[[ Exercise data, beginning ]]

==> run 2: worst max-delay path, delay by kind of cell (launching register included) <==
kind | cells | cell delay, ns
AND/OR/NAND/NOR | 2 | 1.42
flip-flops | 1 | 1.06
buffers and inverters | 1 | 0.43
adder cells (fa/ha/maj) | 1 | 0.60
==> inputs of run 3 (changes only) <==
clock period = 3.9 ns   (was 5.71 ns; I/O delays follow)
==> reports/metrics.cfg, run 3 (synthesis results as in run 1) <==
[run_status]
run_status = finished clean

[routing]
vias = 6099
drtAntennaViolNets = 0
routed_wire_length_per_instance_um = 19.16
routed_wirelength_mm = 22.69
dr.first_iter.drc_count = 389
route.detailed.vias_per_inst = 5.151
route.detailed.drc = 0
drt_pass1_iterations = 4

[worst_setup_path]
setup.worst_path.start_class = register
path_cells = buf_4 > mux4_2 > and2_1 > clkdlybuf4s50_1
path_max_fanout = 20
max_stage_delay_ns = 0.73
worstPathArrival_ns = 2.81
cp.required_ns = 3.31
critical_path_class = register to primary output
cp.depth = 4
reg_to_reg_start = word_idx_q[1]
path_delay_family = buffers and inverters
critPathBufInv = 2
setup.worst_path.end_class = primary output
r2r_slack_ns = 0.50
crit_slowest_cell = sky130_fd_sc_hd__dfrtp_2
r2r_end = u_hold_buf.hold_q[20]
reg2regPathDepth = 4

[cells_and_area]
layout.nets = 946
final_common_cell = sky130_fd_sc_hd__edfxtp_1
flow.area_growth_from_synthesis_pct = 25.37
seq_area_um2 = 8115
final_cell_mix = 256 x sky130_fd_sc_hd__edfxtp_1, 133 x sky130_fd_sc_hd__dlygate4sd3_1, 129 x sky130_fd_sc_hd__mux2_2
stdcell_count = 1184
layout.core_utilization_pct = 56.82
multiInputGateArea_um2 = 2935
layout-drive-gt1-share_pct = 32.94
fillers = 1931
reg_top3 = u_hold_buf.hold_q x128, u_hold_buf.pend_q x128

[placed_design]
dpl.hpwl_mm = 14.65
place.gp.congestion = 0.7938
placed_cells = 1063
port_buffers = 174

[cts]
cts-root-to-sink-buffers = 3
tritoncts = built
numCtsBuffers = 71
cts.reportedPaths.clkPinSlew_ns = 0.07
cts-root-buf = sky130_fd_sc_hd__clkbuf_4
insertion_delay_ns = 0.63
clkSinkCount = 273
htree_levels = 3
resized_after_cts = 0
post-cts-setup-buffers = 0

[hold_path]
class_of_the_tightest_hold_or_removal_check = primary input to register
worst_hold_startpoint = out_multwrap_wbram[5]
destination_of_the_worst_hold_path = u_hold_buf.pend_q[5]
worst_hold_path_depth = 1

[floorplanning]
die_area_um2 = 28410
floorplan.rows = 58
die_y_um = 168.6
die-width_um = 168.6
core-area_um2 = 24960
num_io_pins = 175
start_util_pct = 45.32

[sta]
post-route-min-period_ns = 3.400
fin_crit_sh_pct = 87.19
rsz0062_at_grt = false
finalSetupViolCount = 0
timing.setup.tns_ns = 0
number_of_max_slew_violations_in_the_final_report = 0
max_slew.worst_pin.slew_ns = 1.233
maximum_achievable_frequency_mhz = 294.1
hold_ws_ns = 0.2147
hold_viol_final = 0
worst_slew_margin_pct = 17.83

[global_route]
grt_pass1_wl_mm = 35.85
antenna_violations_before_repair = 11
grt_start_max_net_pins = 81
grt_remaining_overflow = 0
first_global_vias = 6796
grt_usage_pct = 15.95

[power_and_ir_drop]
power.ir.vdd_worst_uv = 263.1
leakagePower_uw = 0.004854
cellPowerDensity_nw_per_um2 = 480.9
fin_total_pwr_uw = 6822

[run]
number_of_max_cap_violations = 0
[src/rtl/sram_ctrl.sv]
// Single-port SRAM controller with byte enables, optional zero-fill after reset and 1- or 2-cycle reads.
// Latency: write commits at the accept edge; rsp_valid rises READ_LAT edges after a read is accepted.
// Backpressure: one read outstanding; req_ready is low outside IDLE and the response holds until rsp_ready.
module sram_ctrl #(
    parameter int DATA_W    = 16,
    parameter int ADDR_W    = 4,
    parameter int DEPTH     = 8,
    parameter int READ_LAT  = 1,
    parameter int INIT_ZERO = 1
) (
    input  logic                  clk,
    input  logic                  rst,
    input  logic                  req_valid,
    output logic                  req_ready,
    input  logic                  req_we,
    input  logic [ADDR_W-1:0]     req_addr,
    input  logic [DATA_W/8-1:0]   req_be,
    input  logic [DATA_W-1:0]     req_wdata,
    output logic                  rsp_valid,
    input  logic                  rsp_ready,
    output logic [DATA_W-1:0]     rsp_rdata,
    output logic                  rsp_err,
    output logic                  init_done
);
    localparam int BE_W  = DATA_W / 8;
    localparam int IDX_W = (DEPTH > 1) ? $clog2(DEPTH) : 1;
    localparam logic [ADDR_W:0]   DEPTH_C = (ADDR_W + 1)'(DEPTH);
    localparam logic [ADDR_W-1:0] LAST    = ADDR_W'(DEPTH - 1);

    typedef enum logic [1:0] {INIT, IDLE, RD_WAIT, RSP} state_t;

    state_t              state;
    logic [DATA_W-1:0]   mem [DEPTH];
    logic [ADDR_W-1:0]   init_cnt;
    logic [DATA_W-1:0]   rd_hold;
    logic                rd_err_hold;
    logic                accept;
    logic                oor;
    logic [IDX_W-1:0]    req_idx;
    logic [IDX_W-1:0]    init_idx;
    logic [DATA_W-1:0]   rd_word;

    assign accept   = req_valid && req_ready;
    assign oor      = {1'b0, req_addr} >= DEPTH_C;
    assign req_idx  = req_addr[IDX_W-1:0];
    assign init_idx = init_cnt[IDX_W-1:0];
    // Out-of-range reads never touch the array, so aliasing low address bits is harmless.
    assign rd_word  = oor ? '0 : mem[req_idx];

    // Array has no reset so its contents survive rst when zero-fill is disabled.
    always_ff @(posedge clk) begin
        if (state == INIT) begin
            mem[init_idx] <= '0;
        end else if (accept && req_we && !oor) begin
            for (int i = 0; i < BE_W; i++) begin
                if (req_be[i]) begin
                    mem[req_idx][8*i +: 8] <= req_wdata[8*i +: 8];
                end
            end
        end
    end

    always_ff @(posedge clk or posedge rst) begin
        if (rst) begin
            state       <= (INIT_ZERO != 0) ? INIT : IDLE;
            init_cnt    <= '0;
            req_ready   <= 1'b0;
            init_done   <= 1'b0;
            rsp_valid   <= 1'b0;
            rsp_rdata   <= '0;
            rsp_err     <= 1'b0;
            rd_hold     <= '0;
            rd_err_hold <= 1'b0;
        end else begin
            case (state)
                INIT: begin
                    init_cnt <= init_cnt + 1'b1;
                    if (init_cnt == LAST) begin
                        state     <= IDLE;
                        req_ready <= 1'b1;
                        init_done <= 1'b1;
                    end
                end
                IDLE: begin
                    init_done <= 1'b1;
                    req_ready <= 1'b1;
                    if (accept && !req_we) begin
                        req_ready <= 1'b0;
                        if (READ_LAT == 2) begin
                            state       <= RD_WAIT;
                            rd_hold     <= rd_word;
                            rd_err_hold <= oor;
                        end else begin
                            state     <= RSP;
                            rsp_valid <= 1'b1;
                            rsp_rdata <= rd_word;
                            rsp_err   <= oor;
                        end
                    end
                end
                RD_WAIT: begin
                    state     <= RSP;
                    rsp_valid <= 1'b1;
                    rsp_rdata <= rd_hold;
                    rsp_err   <= rd_err_hold;
                end
                RSP: begin
                    if (rsp_ready) begin
                        state     <= IDLE;
                        req_ready <= 1'b1;
                        rsp_valid <= 1'b0;
                        rsp_rdata <= '0;
                        rsp_err   <= 1'b0;
                    end
                end
                default: state <= IDLE;
            endcase
        end
    end
endmodule
--- src/rtl/binary_to_onehot.sv ---
// rtl/binary_to_onehot.sv - registered binary-to-one-hot decoder with valid qualifier
//
// Purpose:
//   Captures a BIN_W-bit binary index when valid_i is high and presents the
//   decoded 2**BIN_W-bit one-hot vector one cycle later. valid_o is high only
//   in the cycle after a capture. When valid_i is low, one_hot_o keeps its last
//   value. Every output comes straight from a flop.
//
// Optional feature:
//   Macro BIN2OH_CHECK_EN adds the err_o port and a registered integrity
//   checker. err_o is a sticky flag that rises when a freshly presented
//   one_hot_o is not exactly one-hot, or when it does not re-encode to the
//   captured index.
//
// Parameters:
//   BIN_W     binary index width, 1..8
//   OH_W      one-hot width, derived as 2**BIN_W (do not override)
//
// Ports:
//   clk        rising-edge clock
//   reset      synchronous, active-high reset
//   valid_i    capture bin_i this cycle
//   bin_i      binary index, 0..OH_W-1
//   valid_o    one_hot_o holds a freshly decoded value
//   one_hot_o  decoded vector, bit n set iff the captured index is n
//   err_o      sticky integrity error (only with BIN2OH_CHECK_EN)

module binary_to_onehot #(
  parameter int BIN_W = 4,
  parameter int OH_W  = 2 ** BIN_W
) (
  input  logic             clk,
  input  logic             reset,
  input  logic             valid_i,
  input  logic [BIN_W-1:0] bin_i,
  output logic             valid_o,
  output logic [OH_W-1:0]  one_hot_o
`ifdef BIN2OH_CHECK_EN
  ,
  output logic             err_o
`endif
);

  // Combinational decode of the incoming index. Every index is in range
  // because OH_W covers all 2**BIN_W codes.
  logic [OH_W-1:0] decoded;

  always_comb begin
    decoded        = '0;
    decoded[bin_i] = 1'b1;
  end

  always_ff @(posedge clk) begin
    if (reset) begin
      one_hot_o <= '0;
      valid_o   <= 1'b0;
    end else begin
      valid_o <= valid_i;
      if (valid_i) begin
        one_hot_o <= decoded;
      end
    end
  end

`ifdef BIN2OH_CHECK_EN
  // Keep an independent copy of the captured index. The checker then compares
  // the decoder flops against a separate path, rather than against themselves.
  logic [BIN_W-1:0] bin_q;
  logic [BIN_W:0]   pop_cnt;
  logic [BIN_W-1:0] re_enc;
  logic             mismatch;

  always_ff @(posedge clk) begin
    if (reset) begin
      bin_q <= '0;
    end else if (valid_i) begin
      bin_q <= bin_i;
    end
  end

  // Count the set bits and re-encode the highest set bit. Any vector that is
  // not a single bit at position bin_q is flagged.
  always_comb begin
    pop_cnt = '0;
    re_enc  = '0;
    for (int n = 0; n < OH_W; n++) begin
      if (one_hot_o[n]) begin
        pop_cnt = pop_cnt + (BIN_W+1)'(1);
        re_enc  = BIN_W'(n);
      end
    end
    mismatch = (pop_cnt != (BIN_W+1)'(1)) || (re_enc != bin_q);
  end

  // Only a freshly presented value is judged. The flag stays set until reset.
  always_ff @(posedge clk) begin
    if (reset) begin
      err_o <= 1'b0;
    end else if (valid_o && mismatch) begin
      err_o <= 1'b1;
    end
  end
`endif

endmodule

--- config.mk ---
export PLATFORM = sky130hd
export DESIGN_NAME = binary_to_onehot
export DESIGN_NICKNAME = d
export VERILOG_FILES = /design/src/rtl/binary_to_onehot.sv
export SDC_FILE = /design/constraint.sdc
export NUM_CORES = 1
export LEC_CHECK = 0
export BUFFER_PORTS_ARGS = -buffer_cell sky130_fd_sc_hd__buf_2
export CORE_UTILIZATION = 44
export DETAILED_ROUTE_END_ITERATION = 12
export GPL_TIMING_DRIVEN = 0
export PLACE_DENSITY = 0.74
export SLEW_MARGIN = 30
export SYNTH_ARGS = -nofsm -noshare
export SYNTH_HDL_FRONTEND = slang
export SYNTH_SLANG_ARGS = --single-unit
--- constraint.sdc ---
create_clock -name clk -period 0.8 [get_ports clk]
set_input_delay 0.04 -clock clk [delete_from_list [all_inputs] [get_ports clk]]
set_output_delay 0.04 -clock clk [all_outputs]
set_load 0.03 [all_outputs]
==> flow_metrics.env <==
export IMPL_violations="setup timing"
export IMPL_numCtsBuffers=3
export IMPL_ys_warn_count=0
export IMPL_drive_gt1_frac=0.646
export IMPL_fp_dieW_um=39.1
export IMPL_synth_nets=56
export IMPL_dieHeight_um=39.1
export IMPL_viasPerCell=5.53
export IMPL_postSynthCellCount=49
export IMPL_place_area_sq_um=734
export IMPL_post_synth_top_area_fraction=0.562
export IMPL_drv_cap=0
export IMPL_fin_area_sq_um=922
export IMPL_grtUsageTotal=0.202
export IMPL_dp_cells=86
export IMPL_core_area_sq_um=1280
export IMPL_tns_ps=-37.8
export IMPL_ir_drop_mv=1.12
export IMPL_timing_final_ws_setup_ps=-15.9
export IMPL_cp_required_ps=760
export IMPL_syn_area_sq_um=606
export IMPL_ys_ff_latch=17
export IMPL_syn_avg_cell_area_sq_um=12.4
export IMPL_grt_pass1_wl_um=2010
export IMPL_start_util=0.471
export IMPL_yosys_area_top_type="dfxtp_1"
export IMPL_yosys_top_cells_count="17 x dfxtp_1, 12 x o2bb2ai_1, 4 x a22o_1"
export IMPL_vias=520
export IMPL_min_delay_path_class="in2reg"
export IMPL_post_drt_wl_per_cell_um=14.1
export IMPL_critPathKind="reg2out"
export IMPL_max_slew_margin=0.802
export IMPL_timing_rr_start="one_hot_o[12]"
export IMPL_min_from="valid_i"
export IMPL_worst_path_max_delay_cell="dfxtp_2"
export IMPL_synth_edf_count=0
export IMPL_leakagePower_nw=0.374
export IMPL_hold_viol_final=0
export IMPL_hold_path_depth=2
export IMPL_path_buf_inv=1
export IMPL_finClkSkew_ps=0
export IMPL_synthArstFlopShare=0
export IMPL_cellPowerDensity_nw_per_um2=1620
export IMPL_fmax_mhz=1230
export IMPL_ant_nets=0
export IMPL_grt_antenna_before_repair=0
export IMPL_pre_cts_slack_ps=-91.3
export IMPL_critPathCaptureType="primary output"
export IMPL_grt_max_degree=11
export IMPL_insertion_delay_ps=290
export IMPL_startpoint_type="flip-flop"
export IMPL_synth_cell_type_count=15
export IMPL_critPathArrivalTime_ps=780
export IMPL_setup_violations=7
export IMPL_final_core_util=0.718
export IMPL_cts_htree_levels=1
export IMPL_hpwl_um=812
export IMPL_worstRegToRegCells=2
export IMPL_min_period_ps=816
export IMPL_synth_area_top_cells="dfxtp_1 56%, o2bb2ai_1 17%, a22o_1 5.8%"
export IMPL_post_route_period_util=1.02
export IMPL_yosysSeqAreaShare=0.562
export IMPL_nNetsFinal=87
export IMPL_core_rowCount=13
export IMPL_gp_congestion=0.684
export IMPL_portBuffers=22
export IMPL_grt_ovfl_total=0
export IMPL_clkTransAtPathRegs_ps=100
export IMPL_maxSlewViolCount=0
export IMPL_detail_route_first_pass_iterations=4
export IMPL_diodes=0
export IMPL_status="finished with violations"
export IMPL_cp_depth=1
export IMPL_crit_path_max_incr_delay_ps=360
export IMPL_startpoint="one_hot_o[7]"
export IMPL_dominantRegCellSynth="dfxtp_1"
export IMPL_stdcell_count=94
export IMPL_routed_wl_um=1320
export IMPL_grt_pass1_vias=436
export IMPL_synth_most_common_cell="dfxtp_1"
export IMPL_pin_count=24
export IMPL_crit_chain="buf_6"
export IMPL_root_buffer="clkbuf_4"
export IMPL_tritoncts="yes"
export IMPL_crit_fanout=2
export IMPL_area_growth_pct=52.3
export IMPL_cts_num_sinks=17
export IMPL_dieArea_sq_um=1530
export IMPL_worstMarginPinSlew_ps=296
export IMPL_max_clock_path_buffers=2
export IMPL_dr_first_iter_drc_count=19
export IMPL_drc_errors=0
export IMPL_crit_family="flip-flops"
export IMPL_rsz0062_at_grt="yes"
timing repair:
action                                  CTS  global route
endpoints found under the setup margin   17            17
gates resized for setup                  50             1
setup buffers                             2             1
endpoints found under the hold margin     1             0
hold buffers                              1             0
gates cloned                              0             0
state kept, by name (all words and copies together), names as in the netlist:
| signal | cells |
|---|---|
| one_hot_o | 16 |
| valid_o | 1 |
kinds of logic after synthesis:
family | after synthesis | synth area share
DFF | 17 | 0.562
AOI/OAI and AO/OA | 16 | 0.231
and+or+nand+nor | 14 | 0.176
buffers and inverters | 2 | 0.0310
### src/rtl/wr_channel_arbiter.sv
// Packet-granular round-robin sharing of the memory write channel between NUM_SRC
// sources, with per-source address generation and a registered output slice.
module wr_channel_arbiter
    import wr_channel_arbiter_pkg::*;
#(
    parameter int unsigned NUM_SRC = 2,
    parameter int unsigned DATA_W  = 512,
    parameter int unsigned ADDR_W  = 58,
    parameter int unsigned OFFS_W  = 32
) (
    input  logic                        clk,
    input  logic                        rst,
    input  logic [NUM_SRC-1:0]          src_valid,
    input  logic [NUM_SRC*DATA_W-1:0]   src_data,
    input  logic [NUM_SRC-1:0]          src_last,
    output logic [NUM_SRC-1:0]          src_ready,
    input  logic [NUM_SRC*ADDR_W-1:0]   src_base_addr,
    input  logic [NUM_SRC-1:0]          src_clear,
    wr_channel_arbiter_if.master        um_tx,
    output logic [$clog2(NUM_SRC)-1:0]  grant_idx,
    output logic [31:0]                 beat_cnt
);

    localparam int unsigned IDX_W = $clog2(NUM_SRC);
    localparam logic [IDX_W-1:0] LAST_IDX = IDX_W'(NUM_SRC - 1);

    wr_arb_state_t       state_q;
    logic [IDX_W-1:0]    grant_q;
    logic [NUM_SRC-1:0]  grant_oh_q;
    logic [IDX_W-1:0]    rr_q;
    logic [OFFS_W-1:0]   offs_q [NUM_SRC];
    logic                valid_q;
    logic [ADDR_W-1:0]   addr_q;
    logic [WR_TAG_W-1:0] tag_q;
    logic [DATA_W-1:0]   data_q;
    logic [31:0]         beat_cnt_q;

    logic [DATA_W-1:0]   data_a [NUM_SRC];
    logic [ADDR_W-1:0]   base_a [NUM_SRC];

    logic [NUM_SRC-1:0]  pick_oh;
    logic [IDX_W-1:0]    pick_idx;
    logic                pick_any;
    logic                slot_free;
    logic                accept;

    for (genvar gi = 0; gi < NUM_SRC; gi++) begin : g_unpack
        assign data_a[gi] = src_data[gi*DATA_W +: DATA_W];
        assign base_a[gi] = src_base_addr[gi*ADDR_W +: ADDR_W];
    end

    wr_channel_arbiter_rr_pick #(
        .NUM_SRC(NUM_SRC)
    ) u_pick (
        .req      (src_valid),
        .ptr      (rr_q),
        .grant_oh (pick_oh),
        .grant_idx(pick_idx),
        .any      (pick_any)
    );

    // The output slice can take a new beat whenever it is empty or draining this cycle.
    assign slot_free = ~valid_q | um_tx.um_tx_wr_ready;
    assign accept    = (state_q == BURST) & src_valid[grant_q] & slot_free;

    always_comb begin
        src_ready = '0;
        if (state_q == BURST && slot_free) begin
            src_ready = grant_oh_q;
        end
    end

    always_ff @(posedge clk) begin
        if (rst) begin
            state_q    <= ARB;
            grant_q    <= '0;
            grant_oh_q <= '0;
            rr_q       <= '0;
            valid_q    <= 1'b0;
            addr_q     <= '0;
            tag_q      <= '0;
            data_q     <= '0;
            beat_cnt_q <= '0;
            for (int unsigned i = 0; i < NUM_SRC; i++) begin
                offs_q[i] <= '0;
            end
        end else begin
            case (state_q)
                ARB: begin
                    if (pick_any) begin
                        grant_q    <= pick_idx;
                        grant_oh_q <= pick_oh;
                        state_q    <= BURST;
                    end
                end
                BURST: begin
                    if (accept && src_last[grant_q]) begin
                        rr_q    <= (grant_q == LAST_IDX) ? '0 : grant_q + 1'b1;
                        state_q <= ARB;
                    end
                end
                default: state_q <= ARB;
            endcase

            if (slot_free) begin
                valid_q <= accept;
                data_q  <= data_a[grant_q];
                tag_q   <= WR_TAG_W'(grant_q);
                addr_q  <= base_a[grant_q] + ADDR_W'(offs_q[grant_q]);
            end

            // A clear coinciding with an accepted beat wins; the beat already used the old offset.
            for (int unsigned i = 0; i < NUM_SRC; i++) begin
                if (src_clear[i]) begin
                    offs_q[i] <= '0;
                end else if (accept && grant_q == IDX_W'(i)) begin
                    offs_q[i] <= offs_q[i] + 1'b1;
                end
            end

            if (valid_q && um_tx.um_tx_wr_ready) begin
                beat_cnt_q <= beat_cnt_q + 1'b1;
            end
        end
    end

    assign um_tx.um_tx_wr_valid = valid_q;
    assign um_tx.um_tx_wr_addr  = addr_q;
    assign um_tx.um_tx_wr_tag   = tag_q;
    assign um_tx.um_tx_data     = data_q;
    assign grant_idx            = grant_q;
    assign beat_cnt             = beat_cnt_q;

endmodule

[[ Exercise data, end ]]

→ **What needs to be done**:
Within the material above, the line with "destination_of_the_worst_hold_path = u_hold_buf.pend_q[5]" opens the range and the line with "timing.setup.tns_ns = 0" closes it; reproduce that range word for word.

→ **Problem solution**:
destination_of_the_worst_hold_path = u_hold_buf.pend_q[5]
worst_hold_path_depth = 1

[floorplanning]
die_area_um2 = 28410
floorplan.rows = 58
die_y_um = 168.6
die-width_um = 168.6
core-area_um2 = 24960
num_io_pins = 175
start_util_pct = 45.32

[sta]
post-route-min-period_ns = 3.400
fin_crit_sh_pct = 87.19
rsz0062_at_grt = false
finalSetupViolCount = 0
timing.setup.tns_ns = 0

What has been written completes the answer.